* **WHAT NEEDS TO BE DONE**:
From the entries below, output the line with "Source: an optimization" and each following line up to and including the line with "Where RTL was", exactly as written.

(Stored data)
################

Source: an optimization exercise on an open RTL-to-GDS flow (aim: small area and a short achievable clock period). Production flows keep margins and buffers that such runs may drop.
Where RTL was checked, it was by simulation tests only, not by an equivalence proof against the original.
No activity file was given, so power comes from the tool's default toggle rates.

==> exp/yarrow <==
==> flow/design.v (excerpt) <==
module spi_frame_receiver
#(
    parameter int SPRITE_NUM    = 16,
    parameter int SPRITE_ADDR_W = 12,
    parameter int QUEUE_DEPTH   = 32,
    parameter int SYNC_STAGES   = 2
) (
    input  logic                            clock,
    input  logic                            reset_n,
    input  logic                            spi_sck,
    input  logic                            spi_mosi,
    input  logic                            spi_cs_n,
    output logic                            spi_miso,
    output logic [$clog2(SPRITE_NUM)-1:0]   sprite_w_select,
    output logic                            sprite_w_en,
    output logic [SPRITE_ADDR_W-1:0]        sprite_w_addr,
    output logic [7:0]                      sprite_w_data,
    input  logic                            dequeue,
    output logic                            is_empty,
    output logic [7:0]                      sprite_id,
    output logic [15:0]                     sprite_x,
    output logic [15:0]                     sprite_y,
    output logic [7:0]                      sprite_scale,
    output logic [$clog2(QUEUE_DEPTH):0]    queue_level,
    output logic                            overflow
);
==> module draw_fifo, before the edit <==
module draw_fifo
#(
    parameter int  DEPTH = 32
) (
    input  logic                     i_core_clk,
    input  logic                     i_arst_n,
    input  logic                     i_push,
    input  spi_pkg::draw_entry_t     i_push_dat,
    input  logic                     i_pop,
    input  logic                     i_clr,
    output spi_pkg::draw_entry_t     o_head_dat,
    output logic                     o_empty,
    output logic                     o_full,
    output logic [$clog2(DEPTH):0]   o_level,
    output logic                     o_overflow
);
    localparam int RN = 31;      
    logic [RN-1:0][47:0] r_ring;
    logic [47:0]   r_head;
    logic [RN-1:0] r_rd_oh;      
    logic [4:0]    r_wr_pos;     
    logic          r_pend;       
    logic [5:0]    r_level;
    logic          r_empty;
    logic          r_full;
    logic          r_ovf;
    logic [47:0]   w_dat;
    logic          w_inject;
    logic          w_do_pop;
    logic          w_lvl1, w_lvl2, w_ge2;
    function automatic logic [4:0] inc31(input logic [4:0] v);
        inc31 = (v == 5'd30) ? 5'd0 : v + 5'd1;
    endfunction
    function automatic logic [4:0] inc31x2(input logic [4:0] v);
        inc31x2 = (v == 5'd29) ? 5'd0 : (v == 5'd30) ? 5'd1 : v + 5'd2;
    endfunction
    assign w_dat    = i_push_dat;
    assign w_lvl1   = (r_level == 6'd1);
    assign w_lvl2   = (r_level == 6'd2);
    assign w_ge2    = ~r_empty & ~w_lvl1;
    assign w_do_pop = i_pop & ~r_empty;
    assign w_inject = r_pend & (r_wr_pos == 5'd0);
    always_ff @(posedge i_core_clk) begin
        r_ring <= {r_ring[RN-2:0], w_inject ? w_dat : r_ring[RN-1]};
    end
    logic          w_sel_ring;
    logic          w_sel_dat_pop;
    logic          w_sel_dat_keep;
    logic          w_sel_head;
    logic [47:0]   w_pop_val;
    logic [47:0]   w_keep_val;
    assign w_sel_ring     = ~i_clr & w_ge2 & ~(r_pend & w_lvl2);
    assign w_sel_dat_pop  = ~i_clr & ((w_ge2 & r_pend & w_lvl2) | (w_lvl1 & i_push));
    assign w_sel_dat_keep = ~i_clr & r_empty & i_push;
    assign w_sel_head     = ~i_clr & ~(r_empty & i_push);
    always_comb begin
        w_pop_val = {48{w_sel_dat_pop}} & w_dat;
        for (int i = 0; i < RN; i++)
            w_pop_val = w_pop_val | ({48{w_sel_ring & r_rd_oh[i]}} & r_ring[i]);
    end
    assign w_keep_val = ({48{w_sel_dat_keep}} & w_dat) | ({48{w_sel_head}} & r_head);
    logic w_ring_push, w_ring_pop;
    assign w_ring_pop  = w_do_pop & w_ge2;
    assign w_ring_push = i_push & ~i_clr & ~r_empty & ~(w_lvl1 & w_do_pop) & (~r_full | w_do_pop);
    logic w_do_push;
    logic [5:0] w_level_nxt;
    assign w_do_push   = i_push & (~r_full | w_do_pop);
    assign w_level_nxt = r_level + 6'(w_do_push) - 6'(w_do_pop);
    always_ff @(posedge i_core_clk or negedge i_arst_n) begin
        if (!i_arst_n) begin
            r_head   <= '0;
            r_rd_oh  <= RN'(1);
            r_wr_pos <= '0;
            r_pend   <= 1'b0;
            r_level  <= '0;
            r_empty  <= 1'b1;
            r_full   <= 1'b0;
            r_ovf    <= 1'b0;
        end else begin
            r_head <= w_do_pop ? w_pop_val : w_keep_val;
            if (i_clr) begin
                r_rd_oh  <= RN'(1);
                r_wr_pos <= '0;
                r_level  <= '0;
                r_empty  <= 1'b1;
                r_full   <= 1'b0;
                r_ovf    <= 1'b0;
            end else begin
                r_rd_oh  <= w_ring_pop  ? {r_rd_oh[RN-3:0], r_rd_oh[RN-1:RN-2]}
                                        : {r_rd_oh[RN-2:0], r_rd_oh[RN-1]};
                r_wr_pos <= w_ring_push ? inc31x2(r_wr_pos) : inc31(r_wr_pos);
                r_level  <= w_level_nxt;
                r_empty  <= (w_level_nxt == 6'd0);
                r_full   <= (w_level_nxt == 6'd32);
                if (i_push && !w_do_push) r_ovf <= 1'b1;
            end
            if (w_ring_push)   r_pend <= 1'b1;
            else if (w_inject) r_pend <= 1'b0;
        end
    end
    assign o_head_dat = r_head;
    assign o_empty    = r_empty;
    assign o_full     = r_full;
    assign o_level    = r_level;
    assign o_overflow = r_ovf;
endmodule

################

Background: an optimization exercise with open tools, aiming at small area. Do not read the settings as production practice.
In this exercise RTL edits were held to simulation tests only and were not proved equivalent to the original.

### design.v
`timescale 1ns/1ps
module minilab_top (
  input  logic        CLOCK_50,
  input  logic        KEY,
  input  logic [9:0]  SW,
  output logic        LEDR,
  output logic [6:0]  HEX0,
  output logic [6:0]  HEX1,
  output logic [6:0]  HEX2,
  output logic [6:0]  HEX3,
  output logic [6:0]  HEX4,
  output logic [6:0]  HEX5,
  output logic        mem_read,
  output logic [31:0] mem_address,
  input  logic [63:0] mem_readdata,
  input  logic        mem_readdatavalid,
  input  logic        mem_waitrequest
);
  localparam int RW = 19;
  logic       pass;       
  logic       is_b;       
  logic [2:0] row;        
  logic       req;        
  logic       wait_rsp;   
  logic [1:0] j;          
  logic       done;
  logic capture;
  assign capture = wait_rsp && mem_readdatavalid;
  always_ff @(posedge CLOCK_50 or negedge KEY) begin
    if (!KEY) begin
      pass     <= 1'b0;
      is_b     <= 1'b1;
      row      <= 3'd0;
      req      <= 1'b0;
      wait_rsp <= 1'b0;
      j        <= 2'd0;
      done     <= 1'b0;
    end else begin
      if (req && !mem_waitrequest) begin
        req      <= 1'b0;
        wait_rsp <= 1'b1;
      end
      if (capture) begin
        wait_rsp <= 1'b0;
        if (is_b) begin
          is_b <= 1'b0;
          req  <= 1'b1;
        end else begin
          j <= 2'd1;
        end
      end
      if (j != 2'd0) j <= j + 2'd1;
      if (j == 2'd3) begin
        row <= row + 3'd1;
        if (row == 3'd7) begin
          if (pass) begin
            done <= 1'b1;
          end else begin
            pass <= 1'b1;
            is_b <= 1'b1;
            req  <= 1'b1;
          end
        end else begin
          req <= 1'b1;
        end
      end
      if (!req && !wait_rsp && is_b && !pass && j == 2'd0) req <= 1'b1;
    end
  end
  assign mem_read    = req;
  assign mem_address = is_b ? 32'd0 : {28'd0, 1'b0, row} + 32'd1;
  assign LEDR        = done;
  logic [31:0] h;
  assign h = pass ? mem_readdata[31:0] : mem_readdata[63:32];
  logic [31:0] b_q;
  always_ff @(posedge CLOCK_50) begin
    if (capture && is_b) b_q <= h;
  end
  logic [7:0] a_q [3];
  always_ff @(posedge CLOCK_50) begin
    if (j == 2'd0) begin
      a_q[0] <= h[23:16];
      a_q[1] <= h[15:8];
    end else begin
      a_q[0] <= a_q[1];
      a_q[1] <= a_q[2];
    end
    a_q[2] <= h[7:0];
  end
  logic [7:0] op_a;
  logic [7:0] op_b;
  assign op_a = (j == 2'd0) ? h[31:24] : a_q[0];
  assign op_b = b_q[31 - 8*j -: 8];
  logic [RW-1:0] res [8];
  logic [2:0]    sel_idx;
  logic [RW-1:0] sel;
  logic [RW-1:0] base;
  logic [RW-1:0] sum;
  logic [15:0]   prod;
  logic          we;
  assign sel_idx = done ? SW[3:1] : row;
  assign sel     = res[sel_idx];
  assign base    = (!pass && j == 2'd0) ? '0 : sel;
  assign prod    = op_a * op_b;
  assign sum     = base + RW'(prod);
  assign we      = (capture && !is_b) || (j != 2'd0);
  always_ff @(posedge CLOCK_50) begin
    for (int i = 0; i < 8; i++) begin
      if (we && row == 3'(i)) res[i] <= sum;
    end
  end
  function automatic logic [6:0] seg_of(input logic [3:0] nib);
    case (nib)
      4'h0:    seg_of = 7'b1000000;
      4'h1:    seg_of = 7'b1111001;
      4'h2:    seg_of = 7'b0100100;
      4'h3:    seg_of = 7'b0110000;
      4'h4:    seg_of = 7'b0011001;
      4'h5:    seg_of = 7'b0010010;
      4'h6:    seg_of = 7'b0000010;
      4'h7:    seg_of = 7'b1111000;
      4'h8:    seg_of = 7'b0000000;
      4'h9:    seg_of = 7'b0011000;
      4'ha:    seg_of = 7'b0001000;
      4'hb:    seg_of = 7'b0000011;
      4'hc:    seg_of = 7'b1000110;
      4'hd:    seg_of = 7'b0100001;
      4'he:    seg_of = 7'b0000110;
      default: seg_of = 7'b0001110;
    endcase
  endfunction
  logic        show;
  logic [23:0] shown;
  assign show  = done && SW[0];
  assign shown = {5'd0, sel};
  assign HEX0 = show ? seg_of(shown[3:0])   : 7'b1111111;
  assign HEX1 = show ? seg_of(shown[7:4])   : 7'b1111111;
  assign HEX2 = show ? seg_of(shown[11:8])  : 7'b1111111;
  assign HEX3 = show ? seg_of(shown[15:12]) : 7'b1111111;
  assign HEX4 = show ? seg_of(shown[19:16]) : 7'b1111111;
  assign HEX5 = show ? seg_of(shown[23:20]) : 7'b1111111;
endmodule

################

* **RESULT OF THIS EXERCISE**:
Source: an optimization exercise on an open RTL-to-GDS flow (aim: small area and a short achievable clock period). Production flows keep margins and buffers that such runs may drop.
Where RTL was checked, it was by simulation tests only, not by an equivalence proof against the original.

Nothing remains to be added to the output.